PROVIDED RECORDS:
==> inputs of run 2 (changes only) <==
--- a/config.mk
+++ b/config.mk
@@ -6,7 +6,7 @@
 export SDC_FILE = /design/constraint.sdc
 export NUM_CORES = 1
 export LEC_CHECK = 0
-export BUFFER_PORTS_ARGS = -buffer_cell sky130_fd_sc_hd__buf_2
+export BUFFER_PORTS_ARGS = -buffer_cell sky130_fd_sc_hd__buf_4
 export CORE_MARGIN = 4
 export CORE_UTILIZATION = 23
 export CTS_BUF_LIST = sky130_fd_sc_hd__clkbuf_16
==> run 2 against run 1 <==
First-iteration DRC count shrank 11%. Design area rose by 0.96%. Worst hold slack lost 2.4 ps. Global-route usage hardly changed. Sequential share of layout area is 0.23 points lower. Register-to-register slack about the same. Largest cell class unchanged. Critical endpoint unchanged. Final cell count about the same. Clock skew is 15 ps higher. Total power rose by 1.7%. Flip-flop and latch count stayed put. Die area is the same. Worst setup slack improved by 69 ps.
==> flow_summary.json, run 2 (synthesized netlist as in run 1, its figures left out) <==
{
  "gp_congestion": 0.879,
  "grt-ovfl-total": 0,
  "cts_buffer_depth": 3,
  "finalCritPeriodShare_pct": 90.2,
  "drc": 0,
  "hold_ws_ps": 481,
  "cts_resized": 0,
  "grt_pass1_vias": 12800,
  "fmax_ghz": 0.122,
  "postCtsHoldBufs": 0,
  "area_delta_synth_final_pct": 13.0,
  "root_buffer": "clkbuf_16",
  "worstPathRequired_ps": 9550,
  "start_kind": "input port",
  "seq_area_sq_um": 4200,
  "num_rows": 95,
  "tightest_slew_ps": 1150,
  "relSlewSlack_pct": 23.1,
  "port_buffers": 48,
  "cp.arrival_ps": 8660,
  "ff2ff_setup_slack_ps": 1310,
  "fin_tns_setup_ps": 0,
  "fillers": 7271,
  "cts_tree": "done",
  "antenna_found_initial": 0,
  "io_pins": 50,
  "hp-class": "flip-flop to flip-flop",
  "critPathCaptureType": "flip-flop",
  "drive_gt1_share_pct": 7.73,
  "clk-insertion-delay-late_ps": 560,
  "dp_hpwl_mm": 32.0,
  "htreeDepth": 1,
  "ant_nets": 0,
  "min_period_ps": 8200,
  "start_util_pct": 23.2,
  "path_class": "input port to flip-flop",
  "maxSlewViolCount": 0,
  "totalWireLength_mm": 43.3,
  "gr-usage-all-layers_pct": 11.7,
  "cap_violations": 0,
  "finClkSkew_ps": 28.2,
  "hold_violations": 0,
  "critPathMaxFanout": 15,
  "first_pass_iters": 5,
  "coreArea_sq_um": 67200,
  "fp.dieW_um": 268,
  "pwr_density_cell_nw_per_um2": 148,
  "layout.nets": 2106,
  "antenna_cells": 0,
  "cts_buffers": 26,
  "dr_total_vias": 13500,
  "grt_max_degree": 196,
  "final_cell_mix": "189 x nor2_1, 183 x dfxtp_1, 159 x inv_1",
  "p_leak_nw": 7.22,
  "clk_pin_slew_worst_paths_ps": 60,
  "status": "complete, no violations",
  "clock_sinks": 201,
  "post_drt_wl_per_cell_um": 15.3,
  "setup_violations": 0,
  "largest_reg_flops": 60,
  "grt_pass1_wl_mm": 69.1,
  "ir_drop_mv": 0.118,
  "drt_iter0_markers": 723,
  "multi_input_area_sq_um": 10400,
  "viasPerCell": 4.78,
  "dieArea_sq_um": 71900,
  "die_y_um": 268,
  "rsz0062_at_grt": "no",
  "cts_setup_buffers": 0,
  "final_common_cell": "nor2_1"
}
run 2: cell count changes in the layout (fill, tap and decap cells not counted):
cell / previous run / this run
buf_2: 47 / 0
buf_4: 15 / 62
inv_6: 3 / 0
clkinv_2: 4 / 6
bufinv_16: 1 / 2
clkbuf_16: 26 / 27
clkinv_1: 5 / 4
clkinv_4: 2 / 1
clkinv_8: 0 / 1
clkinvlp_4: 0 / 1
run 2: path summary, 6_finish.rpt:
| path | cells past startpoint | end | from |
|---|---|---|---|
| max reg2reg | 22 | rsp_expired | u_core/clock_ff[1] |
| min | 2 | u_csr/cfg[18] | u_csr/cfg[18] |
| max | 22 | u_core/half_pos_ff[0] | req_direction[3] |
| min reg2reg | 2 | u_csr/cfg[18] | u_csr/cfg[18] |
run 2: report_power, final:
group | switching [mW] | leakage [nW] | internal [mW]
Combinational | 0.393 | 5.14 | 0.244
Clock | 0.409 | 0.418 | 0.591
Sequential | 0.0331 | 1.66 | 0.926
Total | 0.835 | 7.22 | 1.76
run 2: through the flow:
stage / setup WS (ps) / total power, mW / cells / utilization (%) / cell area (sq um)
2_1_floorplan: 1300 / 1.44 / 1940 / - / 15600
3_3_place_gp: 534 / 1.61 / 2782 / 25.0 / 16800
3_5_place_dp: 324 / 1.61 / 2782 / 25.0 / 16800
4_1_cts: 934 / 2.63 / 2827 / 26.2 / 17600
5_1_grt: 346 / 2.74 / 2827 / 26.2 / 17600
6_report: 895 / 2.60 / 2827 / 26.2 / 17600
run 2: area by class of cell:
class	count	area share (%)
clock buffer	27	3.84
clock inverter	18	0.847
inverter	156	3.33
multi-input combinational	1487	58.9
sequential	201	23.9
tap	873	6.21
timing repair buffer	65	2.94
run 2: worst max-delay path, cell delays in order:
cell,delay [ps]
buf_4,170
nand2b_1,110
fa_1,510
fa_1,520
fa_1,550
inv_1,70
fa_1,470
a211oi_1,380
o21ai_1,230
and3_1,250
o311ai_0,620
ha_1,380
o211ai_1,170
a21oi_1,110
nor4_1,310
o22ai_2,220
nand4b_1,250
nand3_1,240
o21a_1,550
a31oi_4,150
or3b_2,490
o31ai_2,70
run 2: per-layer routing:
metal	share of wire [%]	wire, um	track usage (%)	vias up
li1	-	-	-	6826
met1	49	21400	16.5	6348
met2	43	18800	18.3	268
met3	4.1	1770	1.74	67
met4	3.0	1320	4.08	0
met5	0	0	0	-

EXERCISE PROMPT:
Beginning with the line containing "inv_6: 3 / 0" in the material above, copy every line exactly until you have copied the line containing "o211ai_1,170".

WORKED SOLUTION:
inv_6: 3 / 0
clkinv_2: 4 / 6
bufinv_16: 1 / 2
clkbuf_16: 26 / 27
clkinv_1: 5 / 4
clkinv_4: 2 / 1
clkinv_8: 0 / 1
clkinvlp_4: 0 / 1
run 2: path summary, 6_finish.rpt:
| path | cells past startpoint | end | from |
|---|---|---|---|
| max reg2reg | 22 | rsp_expired | u_core/clock_ff[1] |
| min | 2 | u_csr/cfg[18] | u_csr/cfg[18] |
| max | 22 | u_core/half_pos_ff[0] | req_direction[3] |
| min reg2reg | 2 | u_csr/cfg[18] | u_csr/cfg[18] |
run 2: report_power, final:
group | switching [mW] | leakage [nW] | internal [mW]
Combinational | 0.393 | 5.14 | 0.244
Clock | 0.409 | 0.418 | 0.591
Sequential | 0.0331 | 1.66 | 0.926
Total | 0.835 | 7.22 | 1.76
run 2: through the flow:
stage / setup WS (ps) / total power, mW / cells / utilization (%) / cell area (sq um)
2_1_floorplan: 1300 / 1.44 / 1940 / - / 15600
3_3_place_gp: 534 / 1.61 / 2782 / 25.0 / 16800
3_5_place_dp: 324 / 1.61 / 2782 / 25.0 / 16800
4_1_cts: 934 / 2.63 / 2827 / 26.2 / 17600
5_1_grt: 346 / 2.74 / 2827 / 26.2 / 17600
6_report: 895 / 2.60 / 2827 / 26.2 / 17600
run 2: area by class of cell:
class	count	area share (%)
clock buffer	27	3.84
clock inverter	18	0.847
inverter	156	3.33
multi-input combinational	1487	58.9
sequential	201	23.9
tap	873	6.21
timing repair buffer	65	2.94
run 2: worst max-delay path, cell delays in order:
cell,delay [ps]
buf_4,170
nand2b_1,110
fa_1,510
fa_1,520
fa_1,550
inv_1,70
fa_1,470
a211oi_1,380
o21ai_1,230
and3_1,250
o311ai_0,620
ha_1,380
o211ai_1,170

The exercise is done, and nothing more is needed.